(RAW DATA)

Source: an optimization exercise on an open RTL-to-GDS flow (aim: small area, a short achievable clock period and few clock cycles). Production flows keep margins and buffers that such runs may drop. In this exercise RTL edits were held to simulation tests only and were not proved equivalent to the original.

==> flow/design.v, too long to show whole: its modules and the start of the top module <==
// module csa16: 12 lines
// module quantoniumos_unified_core: 1459 lines
module quantoniumos_unified_core #(
  parameter int unsigned RFT_SIZE       = 64,
  parameter int unsigned SIS_N          = 512,
  parameter int unsigned FEISTEL_ROUNDS = 48
) (
  input  logic         clk,
  input  logic         reset,
  input  logic         start,
  input  logic [2:0]   mode,
  input  logic [255:0] master_key,
  input  logic [127:0] data_in,
  output logic [255:0] data_out,
  output logic         done,
  output logic [31:0]  rft_energy,
  output logic [15:0]  sis_collision_resistance,
  output logic [5:0]   feistel_round_count,
  output logic [31:0]  pipeline_throughput
);
  // ...
==> flow/flow/run.sh <==
#!/bin/bash
set -uo pipefail
export BUFFER_PORTS_ARGS="-buffer_cell sky130_fd_sc_hd__buf_1"
bash standard.sh > flow_make.log 2>&1
==> flow/standard.sh <==
#!/bin/bash
# synth_recipe.tcl (not shown) runs the flow's synth.tcl, then flattens the netlist and writes it again
# the make line also repeats each setting of config.mk as NAME=value (left out here)
make -C /OpenROAD-flow-scripts/flow DESIGN_CONFIG=/design/flow/config.mk WORK_HOME=/design/flow/orfs CLKGATE_MAP_FILE= SYNTH_SCRIPT=/design/flow/synth_recipe.tcl "${@:-finish}"
==> flow/config.mk <==
export PLATFORM = sky130hd
export DESIGN_NAME = quantoniumos_unified_core
export DESIGN_NICKNAME = quantoniumos_unified_core
export VERILOG_FILES = /design/flow/design.v
export SDC_FILE = /design/flow/constraint.sdc
export NUM_CORES = 4
export LEC_CHECK = 0
export ABC_CLOCK_PERIOD_IN_PS = 4000
export CAP_MARGIN = 20
export CORE_MARGIN = 2
export CORE_UTILIZATION = 55
export CTS_BUF_LIST = sky130_fd_sc_hd__clkbuf_8
export SETUP_SLACK_MARGIN = 5
export SLEW_MARGIN = 20
export SYNTH_HIERARCHICAL = 1
==> flow/constraint.sdc <==
create_clock -name core_clock -period 11.5 [get_ports {clk}]
set_input_delay 2.3000 -clock core_clock [delete_from_list [all_inputs] [get_ports {clk}]]
set_output_delay 2.3000 -clock core_clock [all_outputs]
set_load 0.01 [all_outputs]
==> impl_metrics.py, run 1 <==
metrics = {
    "status": {
        "status": "no timing/DRC/antenna violations",
    },
    "yosys": {
        "synth_commonest_cells": "fa_1, nand2_1, xor2_1",
        "synth-seq-cells": 1121,
        "synth_cells": 11000,
        "async_flop_share_pct": 0,
        "synth-compound-area-share_pct": 8.53,
        "synth_top_area_cell": "fa_1",
    },
    "routing": {
        "vias_per_cell": 6.65,
        "drt_pass1_iterations": 28,
        "drc_errors": 0,
    },
    "layout": {
        "final_common_cell": "fa_1",
        "reg_top3": "data_out x256, r_k x256, mid x218",
        "seq_share_pct": 19.0,
    },
    "sta": {
        "period_share_pct": 60.9,
        "slew_headroom_pct": 6.16,
        "tightest_slew_ns": 1.39,
        "setup_violations": 0,
        "fin_ws_ns": 4.50,
    },
    "critical_path": {
        "critPathCapture": "data_out[255]",
        "cp_top_family": "adder cells",
        "path_depth": 24,
    },
    "global_route": {
        "grt_pass1_wl_microns": 797000,
        "grt.met1_usage_pct": 65.4,
    },
    "floorplanning": {
        "start_util_pct": 55.3,
    },
}
Testbench counts, summed over its fixed seeds: cycles 4,880.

(End RAW DATA)

**THE PROBLEM**
Nothing in the records may be altered; restate them word for word.

**SOLVED EXERCISE**
Source: an optimization exercise on an open RTL-to-GDS flow (aim: small area, a short achievable clock period and few clock cycles). Production flows keep margins and buffers that such runs may drop. In this exercise RTL edits were held to simulation tests only and were not proved equivalent to the original.

==> flow/design.v, too long to show whole: its modules and the start of the top module <==
// module csa16: 12 lines
// module quantoniumos_unified_core: 1459 lines
module quantoniumos_unified_core #(
  parameter int unsigned RFT_SIZE       = 64,
  parameter int unsigned SIS_N          = 512,
  parameter int unsigned FEISTEL_ROUNDS = 48
) (
  input  logic         clk,
  input  logic         reset,
  input  logic         start,
  input  logic [2:0]   mode,
  input  logic [255:0] master_key,
  input  logic [127:0] data_in,
  output logic [255:0] data_out,
  output logic         done,
  output logic [31:0]  rft_energy,
  output logic [15:0]  sis_collision_resistance,
  output logic [5:0]   feistel_round_count,
  output logic [31:0]  pipeline_throughput
);
  // ...
==> flow/flow/run.sh <==
#!/bin/bash
set -uo pipefail
export BUFFER_PORTS_ARGS="-buffer_cell sky130_fd_sc_hd__buf_1"
bash standard.sh > flow_make.log 2>&1
==> flow/standard.sh <==
#!/bin/bash
# synth_recipe.tcl (not shown) runs the flow's synth.tcl, then flattens the netlist and writes it again
# the make line also repeats each setting of config.mk as NAME=value (left out here)
make -C /OpenROAD-flow-scripts/flow DESIGN_CONFIG=/design/flow/config.mk WORK_HOME=/design/flow/orfs CLKGATE_MAP_FILE= SYNTH_SCRIPT=/design/flow/synth_recipe.tcl "${@:-finish}"
==> flow/config.mk <==
export PLATFORM = sky130hd
export DESIGN_NAME = quantoniumos_unified_core
export DESIGN_NICKNAME = quantoniumos_unified_core
export VERILOG_FILES = /design/flow/design.v
export SDC_FILE = /design/flow/constraint.sdc
export NUM_CORES = 4
export LEC_CHECK = 0
export ABC_CLOCK_PERIOD_IN_PS = 4000
export CAP_MARGIN = 20
export CORE_MARGIN = 2
export CORE_UTILIZATION = 55
export CTS_BUF_LIST = sky130_fd_sc_hd__clkbuf_8
export SETUP_SLACK_MARGIN = 5
export SLEW_MARGIN = 20
export SYNTH_HIERARCHICAL = 1
==> flow/constraint.sdc <==
create_clock -name core_clock -period 11.5 [get_ports {clk}]
set_input_delay 2.3000 -clock core_clock [delete_from_list [all_inputs] [get_ports {clk}]]
set_output_delay 2.3000 -clock core_clock [all_outputs]
set_load 0.01 [all_outputs]
==> impl_metrics.py, run 1 <==
metrics = {
    "status": {
        "status": "no timing/DRC/antenna violations",
    },
    "yosys": {
        "synth_commonest_cells": "fa_1, nand2_1, xor2_1",
        "synth-seq-cells": 1121,
        "synth_cells": 11000,
        "async_flop_share_pct": 0,
        "synth-compound-area-share_pct": 8.53,
        "synth_top_area_cell": "fa_1",
    },
    "routing": {
        "vias_per_cell": 6.65,
        "drt_pass1_iterations": 28,
        "drc_errors": 0,
    },
    "layout": {
        "final_common_cell": "fa_1",
        "reg_top3": "data_out x256, r_k x256, mid x218",
        "seq_share_pct": 19.0,
    },
    "sta": {
        "period_share_pct": 60.9,
        "slew_headroom_pct": 6.16,
        "tightest_slew_ns": 1.39,
        "setup_violations": 0,
        "fin_ws_ns": 4.50,
    },
    "critical_path": {
        "critPathCapture": "data_out[255]",
        "cp_top_family": "adder cells",
        "path_depth": 24,
    },
    "global_route": {
        "grt_pass1_wl_microns": 797000,
        "grt.met1_usage_pct": 65.4,
    },
    "floorplanning": {
        "start_util_pct": 55.3,
    },
}
Testbench counts, summed over its fixed seeds: cycles 4,880.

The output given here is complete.